DGC Narcisse highlights importance of Treaties Recognition Week

Create: 11/25/2022 - 22:32

Deputy Grand Chief Bobby Narcisse delivered a presentation on how treaties have impacted First Nations people during a Treaties Recognition Week talk at Confederation College in Thunder Bay.

Photo by Rick Garrick.

Deputy Grand Chief Bobby Narcisse highlighted how treaties have impacted First Nations people during his Treaties Recognition Week talk on Nov. 11 at Confederation College in Thunder Bay.

“We all are treaty people, but I’m here to speak to you about the true history of this country and how this country called Canada was formed on a litany of broken legal agreements, broken promises and mistruths and how this has caused two Canadas to exist,” Narcisse says. “One Canada tells itself that it is a model to the outside world when it comes to human rights and a wealth of opportunities granted to all who live within its borders, from universal health care to free public education, access to the job market, the right to vote and chase the dream of home ownership and acquiring various things like an SUV or a boat and motor.”

Narcisse says this is not the Canada that many First Nations people have experienced across Treaty 5 and Treaty 9, which cover the northern two-thirds of Ontario.

“Our ancestors signed those treaties with the Crown, with the government of Canada and even with Ontario,” Narcisse says. “We entered into these treaties with the newcomers, the settlers in absolute and good faith. Back then we’ve heard stories and historical references where we lived on helping each other, assisting the newcomers. They thought this would be the same with us, that they’d create a society where we would all prosper jointly.”
Narcisse says Canada has broken every treaty that it signed with First Nations people.

“As a result our children do not have the same rights, privileges and freedoms as non-Indigenous students,” Narcisse says. “One of my portfolios is child welfare — we are constantly working with our First Nations families and children to get them equitable services at the community level.”

Narcisse says the Royal Proclamation issued by King George III in 1763 contained provisions to recognize and protect land rights, including title of Indigenous nations.

“The Proclamation established protocols for dealing with Indigenous nations and set up a treaty process which required there be consent between two parties, that compensation be provided for any lands or resources secured by the Crown,” Narcisse says.
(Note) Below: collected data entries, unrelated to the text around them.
File: src/hdl/tfb_queue.sv
// Short frame queue between the request decoder and the serializer.
// Uses tfb_pkg and assert_macros.svh.
`timescale 1ns / 1ps
`include "assert_macros.svh"

module tfb_queue (
    input  logic            i_clk,
    input  logic            i_rst_n,
    input  logic            i_push,
    input  tfb_pkg::t_frame i_frame,
    input  logic            i_pop,
    output logic            o_full,
    output logic            o_valid,
    output tfb_pkg::t_frame o_frame
);

    localparam int PTR_W = $clog2(tfb_pkg::QUEUE_DEPTH);
    localparam int CNT_W = $clog2(tfb_pkg::QUEUE_DEPTH + 1);

    tfb_pkg::t_frame r_mem [tfb_pkg::QUEUE_DEPTH];
    logic [PTR_W-1:0] r_wr_ptr;
    logic [PTR_W-1:0] r_rd_ptr;
    logic [CNT_W-1:0] r_count;

    assign o_full  = (r_count == CNT_W'(tfb_pkg::QUEUE_DEPTH));
    assign o_valid = (r_count != '0);
    assign o_frame = r_mem[r_rd_ptr];

    // Wrap a pointer at the queue depth.
    function automatic logic [PTR_W-1:0] ptr_next(input logic [PTR_W-1:0] p);
        return (32'(p) == tfb_pkg::QUEUE_DEPTH - 1) ? '0 : p + 1'b1;
    endfunction

    // Pointers and fill count.
    always_ff @(posedge i_clk) begin
        if (!i_rst_n) begin
            r_wr_ptr <= '0;
            r_rd_ptr <= '0;
            r_count  <= '0;
        end else begin
            if (i_push) begin
                r_wr_ptr <= ptr_next(r_wr_ptr);
            end
            if (i_pop) begin
                r_rd_ptr <= ptr_next(r_rd_ptr);
            end
            if (i_push && !i_pop) begin
                r_count <= r_count + 1'b1;
            end else if (i_pop && !i_push) begin
                r_count <= r_count - 1'b1;
            end
        end
    end

    // Entry storage.
    always_ff @(posedge i_clk) begin
        if (i_push) begin
            r_mem[r_wr_ptr] <= i_frame;
        end
    end

    `TFB_ASSERT(a_no_push_full, i_clk, i_rst_n, !(i_push && o_full && !i_pop))
    `TFB_ASSERT(a_no_pop_empty, i_clk, i_rst_n, !(i_pop && !o_valid))
    `TFB_ASSERT_NEXT(a_count_up, i_clk, i_rst_n, i_push && !i_pop, r_count == $past(r_count) + 1'b1)

endmodule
Narcisse says they often get questions about what treaties are.

“Some people don’t think treaties are real, they don’t think they mean the same as laws but that’s not true,” Narcisse says. “Treaties are a formal agreement between two or more nations, treaties between Indigenous people and the Crown are solemn agreements that set out promises, obligations and benefits for both parties.”

Narcisse says First Nations people entered into treaties with the understanding that both sides would benefit.

“This hasn’t happened yet, there’s inroads going into that but it really hasn’t happened,” Narcisse says. “People in general need to be educated about the true history of this country.”

Narcisse says Treaty 5 and Treaty 9 are among about 70 historic treaties recognized by the Crown.

“Historic treaties combined with policies such as the Indian Act have served to control … and diminish our peoples, move us off the land so others could come and reap the rewards for these lands of plenty that we have,” Narcisse says. “In doing so, these treaties have penned our peoples into tiny tracts of land where our peoples could not prosper as well as non-First Nations people coming from Europe and the British Isles.”

Narcisse says the First Nation ancestors would not have signed the treaties if they knew that would happen.

“The number one goal (of our First Nations) was to protect our families, our children, our land and our ways of life,” Narcisse says. “Our ancestors believed and agreed to share the lands and resources and to live peacefully and coexist together. We never gave rights to the land away.”

Narcisse says the first promise of the treaty was broken from the start, that all those who signed the treaty would physically ratify it once it was written up.

“Anishinabek and Mushkegowuk peoples never actually physically saw and ratified the treaty again,” Narcisse says.

Narcisse adds that widespread public education was promised under the treaty.

“But instead of fully functional proper schools in our communities, a side deal was made with a religious order to establish and run Indian residential schools all throughout our lands and territory,” Narcisse says. “These schools in no way honoured the spirit and intention of the treaties our people signed, quite the opposite.”

Narcisse says First Nations people were also shut out of resource extraction and sharing the wealth of the land and many business developments in the north and their voices have consistently been ignored at negotiating tables.

“This has prevented us from exercising legal rights to be the stewards of the land and making more sustainable development happen in northern Ontario, especially within our treaty areas,” Narcisse says. “There is no way our forefathers would have signed an agreement that allowed this or kept our people shut out of development, leaving us as paupers in our own land, unable to create and live in stable, clean affordable housing within our communities.”